The first article is based on a survey by the UN’s International Labor Organization that found that output per worker in the United States is $60,728 per year. The closest competitor in this category was Belgium, with $54,333 per worker per year, nearly 10 percent below the U.S. The study also found that U.S. workers work more hours than their European counterparts, averaging 1,825 hours in 2002.

The second article is based on a Census Bureau study showing that the number of people living in poverty had increased by 1.3 million in 2003, to 35.8 million people. The number of people without health insurance grew by 1.4 million during the same period, to nearly 45 million people.

Workers are working harder. They are more productive. And yet for millions—for the majority—the standard of living is dropping.

Growing misery

According to the new statistics, about 12.5 percent of the population lives in poverty. That in itself is staggering—one out of every eight people in the U.S. But a look at the definition of the poverty line makes the picture even worse.

According to the U.S. Census in 2000, an individual earning over $8,959 does not live in poverty. But the average rent in 2000 was $602 a month—$7,224 a year. That leaves about $33 a week for all other expenses: food, clothing, transportation and any other expense one might incur. This is obviously unrealistic. The figures for families are no rosier.

A closer look at the statistics makes the reality even grimmer. For example, approximately 800,000 of the 1.3 million people driven into poverty in 2003 were children, the Census Bureau reported.

So it should be no surprise that infant mortality—the number of children dying before their first birthday—soared 8 percent in New York City in 2003. In some predominantly African American and Latino neighborhoods like Fort Greene in Brooklyn and Tremont in the Bronx, the infant mortality rate stood at close to 150 percent of the national average.

A major cause of the growing misery affecting millions of U.S. workers is unemployment. Officially, 8 million people were counted as being unemployed in the U.S. in August 2004—a rate of 5.4 percent (1). But that only represents part of the story.

The official statistics are based on the number of people employed or looking for work. Writing in the Sept. 6 Newsday, employment advocate Robert Walker writes, “75.7 million adults, 16 years or older, are not in the labor force (not actively looking for jobs in the past month).” (2) The vast majority of these people are not being counted in the “official” unemployment percentile.

Walker paints a grim portrait. “Half of the adult population is working less than full-time or not working at all,” he writes.

Are these statistics an accident? Is the working class being driven into poverty, even though we are working harder? Is this a coincidence, or is a real life lesson or fact being revealed? Are escalating unemployment and poverty—coupled with various other problems for the working class—linked to the rise in productivity profits for the bosses?







Poverty hits Native, Black and Latino communities hardest.



Bosses’ gain, workers’ loss

In his 1847 pamphlet “Wage-Labour and Capital”, Karl Marx explained that what’s good for the boss is bad for the worker: “The interests of capital and the interests of wage-labor are diametrically opposed to each other.

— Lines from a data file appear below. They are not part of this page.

<file path="config.mk">
export PLATFORM = sky130hd
export DESIGN_NAME = ocs_top
export DESIGN_NICKNAME = d
export VERILOG_FILES = /design/src/include/ocs_pkg.sv /design/src/ocs_sync.sv /design/src/ocs_top.sv
export SDC_FILE = /design/constraint.sdc
export NUM_CORES = 1
export LEC_CHECK = 0
export ABC_CLOCK_PERIOD_IN_PS = 1800
export BUFFER_PORTS_ARGS = -buffer_cell sky130_fd_sc_hd__buf_2
export CAP_MARGIN = 0
export CORE_MARGIN = 2
export CORE_UTILIZATION = 35
export CTS_CLUSTER_SIZE = 24
export DETAILED_ROUTE_END_ITERATION = 6
export PLACE_DENSITY_LB_ADDON = 0.12
export SLEW_MARGIN = 20
export SYNTH_ARGS = -nofsm -noshare
export SYNTH_HDL_FRONTEND = slang
export SYNTH_SLANG_ARGS = --single-unit
</file>
<file path="constraint.sdc">
create_clock -name sys_clk -period 1.8 [get_ports sys_clk]
set_input_delay 0.09 -clock sys_clk [delete_from_list [all_inputs] [get_ports sys_clk]]
set_output_delay 0.09 -clock sys_clk [all_outputs]
set_load 0.03 [all_outputs]
</file>
<file path="src/include/ocs_pkg.sv">
// Constants, register map and types of the oscillator clock select block
package ocs_pkg;

    // Register indices; byte address is four times the index
    localparam logic [15:0] OCS_IDX_OPTION = 16'hffcf;
    localparam logic [15:0] OCS_IDX_CONFIG = 16'h001d;
    localparam logic [15:0] OCS_IDX_STATUS = 16'h001e;
    localparam int OCS_IDX_LSB = 2;
    localparam int OCS_ADDR_W = 18;

    // Main reference source codes
    localparam logic [1:0] OCS_MAIN_UNUSED = 2'h0;
    localparam logic [1:0] OCS_MAIN_INT = 2'h1;
    localparam logic [1:0] OCS_MAIN_RC = 2'h2;
    localparam logic [1:0] OCS_MAIN_XTAL = 2'h3;

    // Timebase reference source codes
    localparam logic [1:0] OCS_TB_INT = 2'h0;
    localparam logic [1:0] OCS_TB_RC = 2'h1;
    localparam logic [1:0] OCS_TB_XTAL = 2'h2;
    localparam logic [1:0] OCS_TB_UNUSED = 2'h3;

    // Option register fields
    localparam int OCS_OPT_SEL_LO = 0;
    localparam int OCS_OPT_SEL_HI = 1;

    // Configuration register fields
    localparam int OCS_CFG_TB_LO = 0;
    localparam int OCS_CFG_TB_HI = 1;
    localparam int OCS_CFG_INTERNAL_OSC_CLOCK_OFF = 2;
    localparam int OCS_CFG_XTAL_ON = 3;
    localparam int OCS_CFG_RC_ON = 4;
    localparam logic [7:0] OCS_CFG_RESET = 8'h00;
    localparam logic [7:0] OCS_CFG_MASK = 8'h1f;

    // Status register fields
    localparam int OCS_ST_INT_EN = 0;
    localparam int OCS_ST_RC_EN = 1;
    localparam int OCS_ST_XTAL_EN = 2;
    localparam int OCS_ST_STOP = 3;
    localparam int OCS_ST_BUSY = 4;
    localparam int OCS_ST_SRC_LO = 5;
    localparam int OCS_ST_SRC_HI = 6;

    // AXI responses
    localparam logic [1:0] OCS_RESP_OKAY = 2'h0;
    localparam logic [1:0] OCS_RESP_SLVERR = 2'h2;

    // Synchroniser input positions
    localparam int OCS_SYN_INTERNAL_OSC_CLOCK = 0;
    localparam int OCS_SYN_RC_OSC_CLOCK = 1;
    localparam int OCS_SYN_CRYSTAL_OSC_CLOCK = 2;
    localparam int OCS_SYN_BUS = 3;
    localparam int OCS_SYN_AMP = 4;
    localparam int OCS_SYN_OPT_LO = 5;
    localparam int OCS_SYN_OPT_HI = 6;
    localparam int OCS_SYN_W = 7;

    typedef enum logic [1:0] {
        OCS_SW_RUN,
        OCS_SW_PARK_OLD,
        OCS_SW_WAIT_NEW
    } ocs_switch_e;

endpackage : ocs_pkg

</file>
<file path="src/ocs_sync.sv">
// Two flip-flop synchroniser for a group of level inputs
module ocs_sync #(
    parameter int WIDTH = 1
) (
    // Clock and reset
    input wire logic sys_clk,
    input wire logic rst_n,
    // Levels
    input wire logic [WIDTH-1:0] async_in,
    output logic [WIDTH-1:0] sync_out
);

    logic [WIDTH-1:0] meta_q;

    always_ff @(posedge sys_clk) begin
        if (!rst_n) begin
            meta_q <= '0;
            sync_out <= '0;
        end else begin
            meta_q <= async_in;
            sync_out <= meta_q;
        end
    end

endmodule : ocs_sync

</file>
<file path="src/ocs_top.sv">
// Oscillator source selection and gating with AXI4-Lite registers
//
// The AXI4-Lite slave port was left to the implementer.
module ocs_top
    import ocs_pkg::*;
(
    // Clock and reset
    input wire logic sys_clk,
    input wire logic rst_n,
    // Oscillator and pin levels
    input wire logic internal_osc_clock,
    input wire logic rc_osc_clock,
    input wire logic crystal_osc_clock,
    input wire logic crystal_amp_out,
    input wire logic bus_clock,
    input wire logic [1:0] option_strap,
    // System state from system integration
    input wire logic osc_enable_from_sysint,
    input wire logic stop_mode,
    input wire logic wait_mode,
    input wire logic break_mode,
    // Clock outputs
    output logic main_ref_clock,
    output logic pll_ref_clock,
    output logic timebase_ref_clock,
    output logic watchdog_ref_clock,
    output logic osc_out_pin,
    // Oscillator enables
    output logic internal_osc_en,
    output logic rc_osc_en,
    output logic crystal_osc_en,
    // AXI4-Lite write address
    input wire logic [OCS_ADDR_W-1:0] s_axi_awaddr,
    input wire logic [2:0] s_axi_awprot,
    input wire logic s_axi_awvalid,
    output logic s_axi_awready,
    // AXI4-Lite write data
    input wire logic [31:0] s_axi_wdata,
    input wire logic [3:0] s_axi_wstrb,
    input wire logic s_axi_wvalid,
    output logic s_axi_wready,
    // AXI4-Lite write response
    output logic [1:0] s_axi_bresp,
    output logic s_axi_bvalid,
    input wire logic s_axi_bready,
    // AXI4-Lite read address
    input wire logic [OCS_ADDR_W-1:0] s_axi_araddr,
    input wire logic [2:0] s_axi_arprot,
    input wire logic s_axi_arvalid,
    output logic s_axi_arready,
    // AXI4-Lite read data
    output logic [31:0] s_axi_rdata,
    output logic [1:0] s_axi_rresp,
    output logic s_axi_rvalid,
    input wire logic s_axi_rready
);

    logic [OCS_SYN_W-1:0] syn_raw;
    logic [OCS_SYN_W-1:0] syn;
    logic [2:0] opt_loaded_q;
    logic [7:0] option_q;
    logic [7:0] config_q;
    logic stop_d1_q;
    logic [2:0] stop_keep_q;
    logic [1:0] main_req;
    logic [1:0] main_cur_q;
    ocs_switch_e sw_state_q;
    logic [1:0] tb_cur_q;
    logic tb_park_q;
    logic main_src;
    logic main_new_src;
    logic tb_src;
    logic stop_active;
    logic int_en;
    logic rc_en;
    logic xtal_en;
    logic aw_held_q;
    logic w_held_q;
    logic [15:0] aw_idx_q;
    logic [31:0] wdata_q;
    logic [3:0] wstrb_q;
    logic [15:0] ar_idx;
    logic [7:0] status_val;

    // Mode inputs kept on the port list; wait and break change nothing
    logic unused_modes;
    assign unused_modes = wait_mode | break_mode | (|s_axi_awprot) | (|s_axi_arprot);

    assign syn_raw = {option_strap[1], option_strap[0], crystal_amp_out, bus_clock,
                      crystal_osc_clock, rc_osc_clock, internal_osc_clock};

    ocs_sync #(
        .WIDTH(OCS_SYN_W)
    ) u_sync (
        .sys_clk(sys_clk),
        .rst_n(rst_n),
        .async_in(syn_raw),
        .sync_out(syn)
    );

    // Option bits caught once the synchronised strap has settled, then held
    always_ff @(posedge sys_clk) begin
        if (!rst_n) begin
            opt_loaded_q <= 3'h0;
            option_q <= 8'h00;
        end else if (!opt_loaded_q[2]) begin
            opt_loaded_q <= {opt_loaded_q[1:0], 1'b1};
            if (opt_loaded_q[1]) begin
                option_q <= {6'h00, syn[OCS_SYN_OPT_HI], syn[OCS_SYN_OPT_LO]};
            end
        end
    end

    assign main_req = {option_q[OCS_OPT_SEL_HI], option_q[OCS_OPT_SEL_LO]};

    // Stop-mode bits sampled on stop entry
    always_ff @(posedge sys_clk) begin
        if (!rst_n) begin
            stop_d1_q <= 1'b0;
            stop_keep_q <= 3'h0;
        end else begin
            stop_d1_q <= stop_mode;
            if (stop_mode && !stop_d1_q) begin
                stop_keep_q <= {config_q[OCS_CFG_RC_ON], config_q[OCS_CFG_XTAL_ON],
                                config_q[OCS_CFG_INTERNAL_OSC_CLOCK_OFF]};
            end
        end
    end

    assign stop_active = stop_mode && stop_d1_q;

    // Enables: one of RC/crystal at most, following the main source
    always_comb begin
        int_en = osc_enable_from_sysint && !(stop_active && stop_keep_q[0]);
        rc_en = osc_enable_from_sysint && (main_cur_q == OCS_MAIN_RC)
                && (!stop_active || stop_keep_q[2]);
        xtal_en = osc_enable_from_sysint && (main_cur_q == OCS_MAIN_XTAL)
                  && (!stop_active || stop_keep_q[1]);
    end

    function automatic logic pick_main(input logic [1:0] sel, input logic [OCS_SYN_W-1:0] s,
                                       input logic ie, input logic re, input logic xe);
        logic v;
        v = 1'b0;
        case (sel)
            OCS_MAIN_INT: v = s[OCS_SYN_INTERNAL_OSC_CLOCK] & ie;
            OCS_MAIN_RC: v = s[OCS_SYN_RC_OSC_CLOCK] & re;
            OCS_MAIN_XTAL: v = s[OCS_SYN_CRYSTAL_OSC_CLOCK] & xe;
            default: v = 1'b0;
        endcase
        return v;
    endfunction : pick_main

    assign main_src = pick_main(main_cur_q, syn, int_en, rc_en, xtal_en);
    assign main_new_src = pick_main(main_req, syn, int_en, osc_enable_from_sysint,
                                    osc_enable_from_sysint);

    // Main source switch only while both old and new clocks are low
    always_ff @(posedge sys_clk) begin
        if (!rst_n) begin
            sw_state_q <= OCS_SW_RUN;
            main_cur_q <= OCS_MAIN_UNUSED;
        end else begin
            case (sw_state_q)
                OCS_SW_RUN: begin
                    if (main_req != main_cur_q) begin
                        sw_state_q <= OCS_SW_PARK_OLD;
                    end
                end
                OCS_SW_PARK_OLD: begin
                    if (!main_ref_clock) begin
                        sw_state_q <= OCS_SW_WAIT_NEW;
                    end
                end
                OCS_SW_WAIT_NEW: begin
                    if (!main_new_src) begin
                        main_cur_q <= main_req;
                        sw_state_q <= OCS_SW_RUN;
                    end
                end
                default: sw_state_q <= OCS_SW_RUN;
            endcase
        end
    end

    // Main, PLL and watchdog clock outputs
    always_ff @(posedge sys_clk) begin
        if (!rst_n) begin
            main_ref_clock <= 1'b0;
            pll_ref_clock <= 1'b0;
        end else if (sw_state_q == OCS_SW_RUN) begin
            main_ref_clock <= main_src;
            pll_ref_clock <= main_src;
        end else if (!main_ref_clock || sw_state_q == OCS_SW_WAIT_NEW) begin
            main_ref_clock <= 1'b0;
            pll_ref_clock <= 1'b0;
        end else begin
            main_ref_clock <= main_src;
            pll_ref_clock <= main_src;
        end
    end

    always_ff @(posedge sys_clk) begin
        if (!rst_n) begin
            watchdog_ref_clock <= 1'b0;
        end else begin
            watchdog_ref_clock <= syn[OCS_SYN_INTERNAL_OSC_CLOCK] & int_en;
        end
    end

    // Timebase selector; RC and crystal only when they drive the main reference
    always_comb begin
        case (tb_cur_q)
            OCS_TB_INT: tb_src = syn[OCS_SYN_INTERNAL_OSC_CLOCK] & int_en;
            OCS_TB_RC: tb_src = syn[OCS_SYN_RC_OSC_CLOCK] & rc_en;
            OCS_TB_XTAL: tb_src = syn[OCS_SYN_CRYSTAL_OSC_CLOCK] & xtal_en;
            default: tb_src = 1'b0;
        endcase
    end

    always_ff @(posedge sys_clk) begin
        if (!rst_n) begin
            tb_cur_q <= OCS_TB_INT;
            tb_park_q <= 1'b0;
            timebase_ref_clock <= 1'b0;
        end else if (tb_cur_q != config_q[OCS_CFG_TB_HI:OCS_CFG_TB_LO]) begin
            if (!timebase_ref_clock) begin
                tb_park_q <= 1'b1;
                tb_cur_q <= config_q[OCS_CFG_TB_HI:OCS_CFG_TB_LO];
            end else begin
                timebase_ref_clock <= tb_src;
            end
        end else if (tb_park_q) begin
            if (!tb_src) begin
                tb_park_q <= 1'b0;
            end
        end else begin
            timebase_ref_clock <= tb_src;
        end
    end

    // Second oscillator pin
    always_ff @(posedge sys_clk) begin
        if (!rst_n) begin
            osc_out_pin <= 1'b0;
        end else if (main_cur_q == OCS_MAIN_XTAL) begin
            osc_out_pin <= syn[OCS_SYN_AMP];
        end else if (main_cur_q == OCS_MAIN_UNUSED) begin
            osc_out_pin <= 1'b0;
        end else begin
            osc_out_pin <= syn[OCS_SYN_BUS];
        end
    end

    always_ff @(posedge sys_clk) begin
        if (!rst_n) begin
            internal_osc_en <= 1'b0;
            rc_osc_en <= 1'b0;
            crystal_osc_en <= 1'b0;
        end else begin
            internal_osc_en <= int_en;
            rc_osc_en <= rc_en;
            crystal_osc_en <= xtal_en;
        end
    end

    // AXI write: address and data taken in either order
    always_ff @(posedge sys_clk) begin
        if (!rst_n) begin
            aw_held_q <= 1'b0;
            w_held_q <= 1'b0;
            aw_idx_q <= 16'h0000;
            wdata_q <= 32'h0000_0000;
            wstrb_q <= 4'h0;
            s_axi_awready <= 1'b0;
            s_axi_wready <= 1'b0;
            s_axi_bvalid <= 1'b0;
            s_axi_bresp <= OCS_RESP_OKAY;
            config_q <= OCS_CFG_RESET;
        end else begin
            s_axi_awready <= !aw_held_q && !s_axi_awready && !s_axi_bvalid;
            s_axi_wready <= !w_held_q && !s_axi_wready && !s_axi_bvalid;
            if (s_axi_awvalid && s_axi_awready) begin
                aw_held_q <= 1'b1;
                aw_idx_q <= s_axi_awaddr[OCS_ADDR_W-1:OCS_IDX_LSB];
                s_axi_awready <= 1'b0;
            end
            if (s_axi_wvalid && s_axi_wready) begin
                w_held_q <= 1'b1;
                wdata_q <= s_axi_wdata;
                wstrb_q <= s_axi_wstrb;
                s_axi_wready <= 1'b0;
            end
            if (aw_held_q && w_held_q && !s_axi_bvalid) begin
                aw_held_q <= 1'b0;
                w_held_q <= 1'b0;
                s_axi_bvalid <= 1'b1;
                if (aw_idx_q == OCS_IDX_CONFIG) begin
                    if (wstrb_q[0]) begin
                        config_q <= wdata_q[7:0] & OCS_CFG_MASK;
                    end
                    s_axi_bresp <= OCS_RESP_OKAY;
                end else if (aw_idx_q == OCS_IDX_OPTION || aw_idx_q == OCS_IDX_STATUS) begin
                    s_axi_bresp <= OCS_RESP_OKAY;
                end else begin
                    s_axi_bresp <= OCS_RESP_SLVERR;
                end
            end
            if (s_axi_bvalid && s_axi_bready) begin
                s_axi_bvalid <= 1'b0;
            end
        end
    end

    // AXI read
    assign ar_idx = s_axi_araddr[OCS_ADDR_W-1:OCS_IDX_LSB];

    always_comb begin
        status_val = 8'h00;
        status_val[OCS_ST_INT_EN] = internal_osc_en;
        status_val[OCS_ST_RC_EN] = rc_osc_en;
        status_val[OCS_ST_XTAL_EN] = crystal_osc_en;
        status_val[OCS_ST_STOP] = stop_active;
        status_val[OCS_ST_BUSY] = (sw_state_q != OCS_SW_RUN) || tb_park_q;
        status_val[OCS_ST_SRC_HI:OCS_ST_SRC_LO] = main_cur_q;
    end

    always_ff @(posedge sys_clk) begin
        if (!rst_n) begin
            s_axi_arready <= 1'b0;
            s_axi_rvalid <= 1'b0;
            s_axi_rdata <= 32'h0000_0000;
            s_axi_rresp <= OCS_RESP_OKAY;
        end else begin
            s_axi_arready <= !s_axi_arready && !s_axi_rvalid;
            if (s_axi_arvalid && s_axi_arready) begin
                s_axi_arready <= 1'b0;
                s_axi_rvalid <= 1'b1;
                s_axi_rresp <= OCS_RESP_OKAY;
                if (ar_idx == OCS_IDX_OPTION) begin
                    s_axi_rdata <= {24'h000000, option_q};
                end else if (ar_idx == OCS_IDX_CONFIG) begin
                    s_axi_rdata <= {24'h000000, config_q};
                end else if (ar_idx == OCS_IDX_STATUS) begin
                    s_axi_rdata <= {24'h000000, status_val};
                end else begin
                    s_axi_rdata <= 32'h0000_0000;
                    s_axi_rresp <= OCS_RESP_SLVERR;
                end
            end else if (s_axi_rvalid && s_axi_rready) begin
                s_axi_rvalid <= 1'b0;
            end
        end
    end

endmodule : ocs_top

</file>
==> impl_metrics.sql <==
INSERT INTO impl_metrics (metric_group, metric, value, unit) VALUES
('status', 'outcome', 'finished clean', ''),
('logic_synthesis', 'synth_area_leader_cell', 'dfxtp_1', ''),
('grt', 'first_global_vias', '2730', ''),
('logic_synthesis', 'synth_seq_area_share', '46.6', '%'),
('grt', 'grt_pass1_wl', '12.5', 'mm'),
('die', 'top_level_ports', '145', ''),
('timing', 'fmax_achieved', '679', 'MHz'),
('logic_synthesis', 'syn_avg_cell_area', '8.68', 'um2'),
('finish', 'finalNetCount', '593', ''),
('route', 'drtPass1Iterations', '5', ''),
('route', 'avgRoutedWirePerCell', '12.2', 'um'),
('finish', 'filler_cell_count', '985', ''),
('critical_path', 'worst_stage_delay_on_the_critical_path', '400', 'ps'),
('grt', 'grt_overflow', '0', ''),
('power', 'power.share.combinational', '12.0', '%'),
('power', 'power.leakage', '1.77', 'nW'),
('power', 'vdd_drop_max', '0.389', 'mV'),
('critical_path', 'worst_setup_ep_type', 'flop', ''),
('route', 'route.vias.total', '2989', ''),
('logic_synthesis', 'ys_dominant_reg_cell', 'dfxtp_1', ''),
('critical_path', 'critical_path_buf_inv_count', '0', ''),
('cts', 'cts_resized', '0', ''),
('job', 'maxCapViolCount', '0', ''),
('min_path', 'whs_path_depth', '3', ''),
('critical_path', 'reg2reg_setup_slack', '330', 'ps'),
('route', 'antenna_violating_nets_post_route', '0', ''),
('power', 'internal-power', '2.65', 'mW'),
('placed_design', 'post-place-cells', '588', ''),
('finish', 'regArea', '0.00160', 'mm2'),
('finish', 'syn_to_final_growth', '26.2', '%'),
('timing', 'fin_hold_ws', '41.1', 'ps'),
('die', 'design.core.area', '0.00964', 'mm2'),
('timing', 'final_hold_viol_count', '0', ''),
('critical_path', 'critical_path.slowest_cell', 'nor4b_1', ''),
('cts', 'cts_tree', 'done', ''),
('logic_synthesis', 'synthCells', '396', ''),
('finish', 'post_layout_nonfiller_instances', '635', ''),
('die', 'die_h', '103', 'um'),
('logic_synthesis', 'ys_async_sr_fraction', '0', '%'),
('timing', 'final_worst_path_period_share', '81.8', '%'),
('timing', 'setup-violations-final', '0', ''),
('cts', 'root_buffer', 'clkbuf_8', ''),
('grt', 'grt_antenna_before_repair', '0', ''),
('cts', 'clk_pin_slew', '80', 'ps'),
('critical_path', 'critical_path.reg2reg.startpoint', 'aw_idx_q[6]', ''),
('logic_synthesis', 'post_synth_main_area_contributors', 'dfxtp_1 (47%), buf_4 (6.1%), nand2_1 (6.0%)', ''),
('logic_synthesis', 'number_of_synthesized_flops_with_an_enable_pin', '0', ''),
('logic_synthesis', 'synthTopCellsByCount', 'dfxtp_1 (80), nand2_1 (55), a21oi_1 (39), buf_4 (28), nor2_1 (25)', ''),
('timing', 'slew-limit-headroom', '62.6', '%'),
('critical_path', 'ordered_list_of_cells_on_the_worst_path', 'nor4b_1 > and3_1 > a22o_1 > o31ai_1', ''),
('placed_design', 'i_o_buffers', '75', ''),
('placed_design', 'placement.setup.worst_slack', '158', 'ps'),
('min_path', 'hold_path_end', 'internal_osc_en', ''),
('die', 'die_area', '0.0106', 'mm2'),
('power', 'power_per_cell_area', '829', 'mW/mm2'),
('timing', 'maxSlewViolCount', '0', ''),
('critical_path', 'cp.arrival', '1700', 'ps'),
('die', 'initial_core_util', '35.7', '%'),
('timing', 'setup_total_negative_slack', '0', 'ps'),
('logic_synthesis', 'mappedNetlistArea', '0.00344', 'mm2'),
('cts', 'cts_hold_buffers', '31', ''),
('finish', 'antenna_cells', '0', ''),
('logic_synthesis', 'synth.ff_latch_count', '80', ''),
('placed_design', 'place.detailed.hpwl', '5.61', 'mm'),
('logic_synthesis', 'netlist_cell_types', '49', ''),
('critical_path', 'r2r.worst_path.cells', '4', ''),
('logic_synthesis', 'yosysMostFrequentCell', 'dfxtp_1', ''),
('finish', 'post_route_cells_drive_above_1_share', '19.9', '%'),
('critical_path', 'critPathKind', 'reg2reg', ''),
('critical_path', 'r2r_end', 's_axi_bresp[1]', ''),
('power', 'seqPwrFrac', '52.5', '%');
## stage by stage
step	util, %	instance area [um2]
after global placement	39.8	3840
after detailed placement	39.8	3840
after CTS	45.0	4340
after global routing	45.0	4340
final	45.0	4340
after floorplan	-	3540
## worst max path at each step
| stage | to | from | cells after the start | slack, ps |
|---|---|---|---|---|
| finish | s_axi_bresp[1] | aw_idx_q[6] | 4 | 330 |
| CTS | s_axi_bresp[1] | aw_idx_q[6] | 4 | 300 |
| global route | s_axi_bresp[1] | aw_idx_q[6] | 4 | 200 |
| floorplan | aw_idx_q[13] | s_axi_awready | 5 | 360 |
| detailed placement | s_axi_rdata[1] | s_axi_araddr[14] | 5 | 160 |
| global placement | s_axi_rdata[1] | s_axi_araddr[14] | 5 | 170 |
## metal layers
| layer | wire length [um] | global-route usage [%] |
|---|---|---|
| met5 | 0 | 0 |
| met4 | 141 | 6.38 |
| met3 | 406 | 3.93 |
| met2 | 3580 | 24.9 |
| met1 | 3630 | 19.3 |
## logic make-up after synthesis
| kind of cell | synth area share, % |
|---|---|
| other cells | 0.109 |
| mux | 3.53 |
| flops | 46.6 |
| buf+inv | 8.59 |
| simple gates | 27.5 |
| xor+xnor | 1.27 |
| compound gates | 12.4 |
## area by class of cell
| cell class | count | area share [%] |
|---|---|---|
| multi-input combinational | 292 | 37.8 |
| sequential | 80 | 36.9 |
| timing repair buffer | 110 | 16.8 |
| tap | 133 | 3.84 |
| clock buffer | 11 | 3.03 |
| clock inverter | 5 | 1.33 |
| inverter | 4 | 0.346 |
## registers in the layout (all words and copies together), names as in the netlist, 3 cells and up
register / count
aw_idx_q: 16
config_q: 5
opt_loaded_q: 3
s_axi_rdata: 7
stop_keep_q: 3
u_sync.meta_q: 7
u_sync.sync_out: 7
wdata_q: 5
## cell usage in the layout (no fill, tap or decap), types with 5 or more instances in the layout
master,n
dfxtp_1,80
buf_2,75
nand2_1,55
a21oi_1,39
dlygate4sd3_1,31
conb_1,27
nor2_1,25
nand3_1,22
and2_1,18
nor3_1,11
mux2i_1,11
o21ai_0,10
clkbuf_8,9
nand2b_1,6
nand4_1,5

C9 Profit and wages remain as before, in inverse proportion.” (3)

Marx lived at a time when workers were just beginning to fight against the grow ing misery caused by industrialization. He tried to analyze the economy so that workers could develop effective strategies and tactics to win in their battles with the bosses.

Marx began by analyzing production in the capitalist system—the system where factories, machinery, and other means of production are privately owned by a handful of wealthy capitalists. Under this system, the bosses’ profits come from surplus value, which is the part of work done above and beyond covering the costs of wages, machinery, and raw materials.

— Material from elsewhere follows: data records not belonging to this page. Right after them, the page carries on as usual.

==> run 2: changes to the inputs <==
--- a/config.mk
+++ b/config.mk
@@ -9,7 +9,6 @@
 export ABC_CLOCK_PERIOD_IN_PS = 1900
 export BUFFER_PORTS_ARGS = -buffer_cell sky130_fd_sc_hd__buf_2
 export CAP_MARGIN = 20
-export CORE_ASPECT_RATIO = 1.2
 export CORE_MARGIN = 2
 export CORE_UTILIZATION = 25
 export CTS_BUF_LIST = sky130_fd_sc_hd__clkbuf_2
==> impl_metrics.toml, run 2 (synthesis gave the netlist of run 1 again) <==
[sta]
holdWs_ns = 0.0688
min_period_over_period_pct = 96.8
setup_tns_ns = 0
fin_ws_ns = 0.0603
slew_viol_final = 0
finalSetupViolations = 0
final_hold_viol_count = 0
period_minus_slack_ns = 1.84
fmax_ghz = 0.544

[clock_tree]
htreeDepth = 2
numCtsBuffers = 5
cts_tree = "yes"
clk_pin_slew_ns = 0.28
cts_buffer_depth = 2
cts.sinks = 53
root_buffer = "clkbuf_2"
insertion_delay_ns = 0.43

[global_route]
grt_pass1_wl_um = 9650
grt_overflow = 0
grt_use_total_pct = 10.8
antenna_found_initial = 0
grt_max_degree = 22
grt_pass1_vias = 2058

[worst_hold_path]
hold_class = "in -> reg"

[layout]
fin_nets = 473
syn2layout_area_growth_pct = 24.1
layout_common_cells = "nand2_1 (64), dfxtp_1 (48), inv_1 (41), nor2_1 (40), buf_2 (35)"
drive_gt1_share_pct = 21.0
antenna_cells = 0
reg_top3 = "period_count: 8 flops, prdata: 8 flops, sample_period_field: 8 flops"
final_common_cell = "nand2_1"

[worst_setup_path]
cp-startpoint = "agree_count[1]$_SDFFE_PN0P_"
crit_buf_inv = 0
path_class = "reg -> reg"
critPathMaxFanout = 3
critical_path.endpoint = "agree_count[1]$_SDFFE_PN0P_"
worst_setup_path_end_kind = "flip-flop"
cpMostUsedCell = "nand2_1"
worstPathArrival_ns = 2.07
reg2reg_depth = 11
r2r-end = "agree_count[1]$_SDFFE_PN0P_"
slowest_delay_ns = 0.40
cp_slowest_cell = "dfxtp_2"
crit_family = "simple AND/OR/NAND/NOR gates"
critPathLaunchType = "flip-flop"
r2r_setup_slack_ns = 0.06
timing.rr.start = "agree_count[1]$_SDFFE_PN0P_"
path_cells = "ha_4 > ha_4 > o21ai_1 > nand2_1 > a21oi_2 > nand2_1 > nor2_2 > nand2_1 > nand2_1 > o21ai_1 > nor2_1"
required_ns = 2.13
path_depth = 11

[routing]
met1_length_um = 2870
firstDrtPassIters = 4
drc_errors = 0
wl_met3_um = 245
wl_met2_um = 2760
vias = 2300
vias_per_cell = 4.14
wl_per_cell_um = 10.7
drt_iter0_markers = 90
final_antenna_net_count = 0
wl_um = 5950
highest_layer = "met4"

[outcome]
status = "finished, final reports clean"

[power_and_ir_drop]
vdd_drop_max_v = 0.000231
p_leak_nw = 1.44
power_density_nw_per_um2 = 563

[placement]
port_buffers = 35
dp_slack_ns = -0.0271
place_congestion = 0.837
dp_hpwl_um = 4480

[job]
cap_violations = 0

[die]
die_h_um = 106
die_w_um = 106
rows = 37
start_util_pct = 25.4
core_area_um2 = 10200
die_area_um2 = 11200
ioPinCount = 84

Productivity is a way of measuring the amount of surplus value that the workers create. It depends on several factors, like the amount of time a worker works and the technology available to do the work. But since surplus value is owned by the boss, being more productive does not necessarily benefit the worker. On the contrary, the gap between workers and bosses widens.

The bosses are only motivated by the drive to maximize their profits. As each corporation competes with other capitalists to secure markets, they are driven to lower cost by reducing wages and benefits. If they cannot expand, they will die.

For workers, however, the same process leads to a race to the bottom, with an expansion of low-wage and part-time jobs and the slashing of pensions and benefits. The gap between profits and wages grows larger.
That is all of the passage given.